Defects Detection and Classification in Low Conductive Materials using Artificial Neural Network and Principal Component Analysis

  • Yusra A. Abdulrahman

Student thesis: Doctoral Thesis


Infrared Thermography (IRT thereafter), in comparison to other nondestructive testing approaches, is increasing its penetration into new industrial applications, mainly due to its contact-less nature, area coverage, and fast inspection modes. IRT thermograms can result from passive and/or active stimulation techniques and need to be pre and post-processed to yield qualitative information about embedded defectives in the host structure. In this research, several new techniques are investigated and supplemented to yield quantitative information that relates to the defectives' depth.
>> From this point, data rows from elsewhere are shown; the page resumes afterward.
This design comes from an exercise in tuning for small area on the open sky130 flow, not from production work. Function was checked by simulation only, so behaviour that the tests miss may differ from the original. Power and IR drop assume default switching activity.

Setup of main:
==> flow/design.v (excerpt) <==
module fsk_tx (
    input  wire        clk,
    input  wire        rst,
    input  wire        bus_en,
    input  wire        bus_we,
    input  wire [3:0]  bus_addr,
    input  wire [15:0] bus_wdata,
    output reg  [15:0] bus_rdata,
    output wire        s_valid,
    input  wire        s_ready,
    output wire [15:0] s_data,
    output wire        s_bit,
    output wire        s_bitstart,
    output wire        s_last,
    output wire        irq
);
    localparam [2:0] PH_IDLE = 3'd0,
                     PH_PRE  = 3'd1,
                     PH_DATA = 3'd2,
                     PH_CRCH = 3'd3,
                     PH_CRCL = 3'd4,
                     PH_POST = 3'd5;
    localparam [3:0] A_CTRL    = 4'h0,
                     A_STATUS  = 4'h1,
                     A_INTEN   = 4'h2,
                     A_PLEN    = 4'h3,
                     A_PADDR   = 4'h4,
                     A_PDATA   = 4'h5,
                     A_CRC     = 4'h6,
                     A_SEQ     = 4'h7,
                     A_BYTEIDX = 4'h8,
                     A_PMAX    = 4'h9;
    localparam [2:0] F_START_BUSY = 3'd1,
                     F_LOCKED     = 3'd2,
                     F_LEN        = 3'd3,
                     F_ADDR       = 3'd4;
    reg [15:0] crc;
    reg [2:0]  phase;
    reg [1:0]  rep;
    reg [8:0]  byteidx;
    reg [3:0]  bitidx;
    reg [4:0]  sampidx;
    reg        done;
    reg        err;
    reg [2:0]  errcode;
    reg        ie_done;
    reg        ie_err;
    reg [15:0] plen;
    reg [15:0] paddr;
    reg [7:0]  pcache;
    reg [7:0]  curbyte;
    function [15:0] crc_update;
        input [15:0] s;
        input [7:0]  b;
  ...
Size in the first run: ~8,900 cells after synthesis, roughly 2,200 flip-flops, ~62 I/O pins, about 76,000 um^2 of cells after synthesis.
export LEC_CHECK = 0
export CAP_MARGIN = 10
export CORE_MARGIN = 2
export CORE_UTILIZATION = 70
export SLEW_MARGIN = 10
create_clock -name core_clock -period 10.0 [get_ports {clk}]
standard.sh (not shown) runs the stock make flow with config.mk's settings and CLKGATE_MAP_FILE= SYNTH_SCRIPT=/design/flow/synth_recipe.tcl, a recipe that flattens the netlist after the stock synthesis.
==> flow/flow/run.sh <==
#!/bin/bash
# The standard layout (standard.sh) with three changes:
#  * ABC maps the logic for area (delay relaxed) instead of for speed: a local
#    copy of ORFS's scripts folder whose abc_speed.script is flow/abc_speed.script.
#    Yosys, dfflibmap and every other synthesis step are unchanged, so the
#    registers keep their names and cell types.
#  * clock tree synthesis: clkbuf_8 buffers, clusters of at most 18 sinks
#    within 60 um, no dummy loads.
#  * every input and output port is still buffered, with buf_2 cells.
# Each tool's output goes to its own log in ORFS's logs folder; make's output
# is in standard_make.log here.
set -euo pipefail
HERE=$(pwd)
rm -rf "$HERE/orfs_scripts"
cp -r "$FLOW_HOME/scripts" "$HERE/orfs_scripts"
cp "$HERE/flow/abc_speed.script" "$HERE/orfs_scripts/abc_speed.script"
export SCRIPTS_DIR="$HERE/orfs_scripts"
export CTS_ARGS="-sink_clustering_enable -repair_clock_nets -sink_clustering_size 18 -sink_clustering_max_diameter 60 -buf_list sky130_fd_sc_hd__clkbuf_8 -dont_use_dummy_load"
export BUFFER_PORTS_ARGS="-inputs -outputs -buffer_cell sky130_fd_sc_hd__buf_2"
bash standard.sh > standard_make.log 2>&1
==> flow/flow/abc_speed.script <==
&get -n
&st
&dch -f
&nf -R 1000 -C 32 -p -F 8
&put
Complete run, failing final checks: main, reason slew limit.
This design comes from an exercise in tuning for small area on the open sky130 flow, not from production work. At most, simulation tests tie the RTL to the original design; equivalence was not proved. Power is estimated from default activity; no workload was simulated.

==> flow/design.v (excerpt) <==
module core16 (
    input  wire        clk,
    input  wire        rst,           
    input  wire [15:0] load_addr,     
    input  wire [15:0] init_pc,       
    output wire        mem_req,
    output wire        mem_we,
    output wire [15:0] mem_addr,
    output wire [7:0]  mem_wdata,
    input  wire        mem_ack,
    input  wire [15:0] mem_rdata,
    output wire        disp_valid,
    output wire [15:0] disp_data,
    output wire        halted,
    output wire        faulted,
    output wire [1:0]  fault_code,
    output wire [16:0] fault_info,
    output wire [15:0] ac_out,
    output reg  [31:0] hits,
    output reg  [31:0] misses
);
    localparam [3:0] OP_START = 4'h0, OP_LOAD = 4'h1, OP_LOADM = 4'h2,
                     OP_STORE = 4'h3, OP_CMPM = 4'h4, OP_CJMP  = 4'h5,
                     OP_JMP   = 4'h6, OP_ADD  = 4'h7, OP_ADDM  = 4'h8,
                     OP_SUB   = 4'h9, OP_SUBM = 4'hA, OP_MUL   = 4'hB,
                     OP_MULM  = 4'hC, OP_DISP = 4'hD, OP_HALT  = 4'hE,
                     OP_BAD   = 4'hF;
    localparam [2:0] S_LOOK  = 3'd0,    
                     S_XFER  = 3'd1,    
                     S_EX    = 3'd2,    
                     S_MUL   = 3'd3,    
                     S_EA    = 3'd4,    
                     S_HALT  = 3'd5,
                     S_FLTA  = 3'd6,    
                     S_FLTI  = 3'd7;    
    localparam [1:0] P_F0 = 2'd0, P_F1 = 2'd1, P_D0 = 2'd2, P_D1 = 2'd3;
    reg [2:0]  st;
    reg [1:0]  ph;
    reg [3:0]  cnt;
    reg [3:0]  rp;         
    reg        mm;
    reg [16:0] adr;
    reg [16:0] pc;
    reg [15:0] ac;
    reg [15:0] x;
    reg [3:0]  op;
    reg        flag;
    reg [7:0]  valid;
    reg [95:0] tags;       
    wire       busy;
    assign halted     = (st == S_HALT) && !busy;
    assign faulted    = ((st == S_FLTA) || (st == S_FLTI)) && !busy;
    assign fault_code = {st == S_FLTI, st == S_FLTA};
    assign fault_info = adr;
    assign ac_out     = ac;
    assign disp_data  = ac;
    assign disp_valid = (st == S_EX) && (ph == P_F1) && (op == OP_DISP);
    assign mem_req   = (st == S_XFER);
    assign mem_we    = ph[1] && (op == OP_STORE);
    assign mem_addr  = adr[15:0];
  ...
Size: roughly 890 cells after synthesis, roughly 260 flip-flops, roughly 200 I/O pins, roughly 11000 sq um of cells after synthesis.
export LEC_CHECK = 0
export CAP_MARGIN = 20
export CORE_MARGIN = 2
export CORE_UTILIZATION = 55
export SLEW_MARGIN = 20
create_clock -name core_clock -period 9.0 [get_ports {clk}]
standard.sh (not shown) runs the stock make flow with config.mk's settings and CLKGATE_MAP_FILE= SYNTH_SCRIPT=/design/flow/synth_recipe.tcl, a recipe that flattens the netlist after the stock synthesis.
==> flow/flow/run.sh <==
#!/bin/bash
# Standard ORFS layout, with smaller port buffers and a leaner clock tree.
set -euo pipefail
export BUFFER_PORTS_ARGS="-buffer_cell sky130_fd_sc_hd__buf_1"
export CTS_ARGS="-sink_clustering_enable -repair_clock_nets -buf_list sky130_fd_sc_hd__clkbuf_4 -dont_use_dummy_load"
bash standard.sh > standard.log 2>&1
Then changed:
--- a/flow/design.v
+++ b/flow/design.v
@@ -40,23 +40,22 @@
     reg [3:0]  rp;         
     reg        mm;
     reg [16:0] adr;
     reg [16:0] pc;
     reg [15:0] ac;
     reg [15:0] x;
     reg [3:0]  op;
     reg        flag;
     reg [7:0]  valid;
     reg [95:0] tags;       
-    wire       busy;
-    assign halted     = (st == S_HALT) && !busy;
-    assign faulted    = ((st == S_FLTA) || (st == S_FLTI)) && !busy;
+    assign halted     = (st == S_HALT);
+    assign faulted    = (st == S_FLTA) || (st == S_FLTI);
     assign fault_code = {st == S_FLTI, st == S_FLTA};
     assign fault_info = adr;
     assign ac_out     = ac;
     assign disp_data  = ac;
     assign disp_valid = (st == S_EX) && (ph == P_F1) && (op == OP_DISP);
     assign mem_req   = (st == S_XFER);
     assign mem_we    = ph[1] && (op == OP_STORE);
     assign mem_addr  = adr[15:0];
     assign mem_wdata = ph[0] ? ac[15:8] : ac[7:0];
     wire [7:0] rbyte = adr[0] ? mem_rdata[15:8] : mem_rdata[7:0];
@@ -120,64 +119,26 @@
         for (ai = 0; ai < 16; ai = ai + 1) begin : g_add
             assign y[ai]      = aa[ai] ^ bb[ai] ^ ycar[ai];
             assign ycar[ai+1] = (aa[ai] & bb[ai]) | (ycar[ai] & (aa[ai] ^ bb[ai]));
         end
     endgenerate
     assign y[16] = aa[16] ^ ycar[16];
     wire        gt = ac[15] ^ x[15] ^ y[16];
     wire inc_hit  = lend && hit;
     wire inc_miss = (lend && !hit) ||
                     ((st == S_LOOK) && oob && !(ph[1] && (op == OP_STORE)));
-    wire [8:0] hcar, mcar;
+    wire [32:0] hcar, mcar;
     assign hcar[0] = inc_hit;
     assign mcar[0] = inc_miss;
-    reg  hp, mp;           
-    reg  hc, mc;           
-    reg  rot, rph, clr;
-    wire rot_start = !rot && (rp == 4'd11) && (hp || mp || clr);
-    wire rot_last  = rot && (rp == 4'd11) && rph;
-    assign busy = rot || hp || mp || clr;
-    always @(posedge clk) begin
-        if (rst) begin
-            rot <= 1'b0;
-            rph <= 1'b0;
-            clr <= 1'b1;
-            hp  <= 1'b0;
-            mp  <= 1'b0;
-        end else begin
-            hp <= (hp && !rot_start) || hcar[8];
-            mp <= (mp && !rot_start) || mcar[8];
-            if (rot_start) begin
-                rot <= 1'b1;
-                rph <= 1'b0;
-                hc  <= hp;
-                mc  <= mp;
-            end
-            if (rot) begin
-                hc <= hc && hits[8];
-                mc <= mc && misses[8];
-                if (rp == 4'd11) rph <= 1'b1;
-                if (rot_last) begin
-                    rot <= 1'b0;
-                    clr <= 1'b0;
-                end
-            end
-        end
-    end
-    always @(posedge clk)
-        if (rot) begin
-            hits[31:8]   <= {!clr && (hits[8] ^ hc), hits[31:9]};
-            misses[31:8] <= {!clr && (misses[8] ^ mc), misses[31:9]};
-        end
     genvar gi;
     generate
-        for (gi = 0; gi < 8; gi = gi + 1) begin : g_cnt
+        for (gi = 0; gi < 32; gi = gi + 1) begin : g_cnt
             assign hcar[gi+1] = hcar[gi] & hits[gi];
             assign mcar[gi+1] = mcar[gi] & misses[gi];
             always @(posedge clk) begin
                 hits[gi]   <= !rst && (hits[gi] ^ hcar[gi]);
                 misses[gi] <= !rst && (misses[gi] ^ mcar[gi]);
             end
         end
     endgenerate
     generate
         for (gi = 0; gi < 8; gi = gi + 1) begin : g_line
After rerunning: Final area came out higher by 0.95%. Clock-buffer cell count fell by 5. Critical path depth is lower by 1. Flip-flop and latch count shrinks by 7. Worst setup slack degrades by 0.016 ns. Power goes up by 0.48%. Hold slack gains 0.011 ns. Non-clock buffer count drops by 2. Clock skew hardly moves. Maximum frequency barely changes. Synthesized cell count increases by 12%. Routed wire length goes down by 0.34%.
The RTL of the first run of this note was laid out without a check of its function.

==> afterwards: timing with drivers on the ports <==
How much do the figures lean on ideal ports? The routed layouts below were timed once more, with nothing changed but the port constraints.
Step 1 (the two cells are an assumption about what drives the block):
set clk [get_ports {clk}]
set_driving_cell -lib_cell sky130_fd_sc_hd__clkbuf_16 $clk
set_driving_cell -lib_cell sky130_fd_sc_hd__buf_2 [delete_from_list [all_inputs] $clk]
Step 2, shift: input delay + t, output delay - t, t = (earliest + latest rising clock arrival at the registers) / 2. This alone moves slack from input paths to output paths.
a / b / c = no drivers / after step 1 / after step 2; a / b = the first two.
run	t (ns)	setup WS [ns]	worst register clock-pin slew, ns	worst data-port slew with drivers (ns)
the first run	0.653	0.379 / 0.379 / -0.177	0.06 / 0.06	0.04
the second run	0.667	0.363 / 0.363 / -0.175	0.07 / 0.07	0.04
With both steps, setup timing fails in the first run and the second run, where it was met with ideal ports. For the first run, which loses most, drivers alone change the setup slack by 0.000 ns; drivers and shift together by -0.556 ns.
Moreover, the presented dissertation will offer insights on the autonomous detection with little to no human intervention or major calibration effort. The research will address the use of Principal Component Analysis or PCA as a means to digest and consolidate the large sets of imagery data from the physical space; and at the same time, produce enhanced thermograms. The research will also discuss the limitation of the PCA as a mathematical tool that does not keep the peak contrast and its associated timestamp, as it processes the IRT images; thus losing the physics of the heat transfer inside the host material. This study will also aim at researching and using a reliable classification/learning technique for the defectives found in a low conductive host, which is Carbon Fiber Reinforced Plastics Composite CFRP, via an Artificial Neural Network ANN novel approach. The presented ANN scheme is compared to the PCA outcome and is implemented on artificially designed samples. Supplementary studies from this research will also show the use of a feedforward ANN, to present full autonomous detection and quantification.
Date of AwardMay 2020
Original languageAmerican English
SupervisorMohammad Omar (Supervisor)


  • Non-Destructive Testing
  • Infrared Thermography
  • 3D printing
  • Principal Component Analysis
  • Artificial Neural Network.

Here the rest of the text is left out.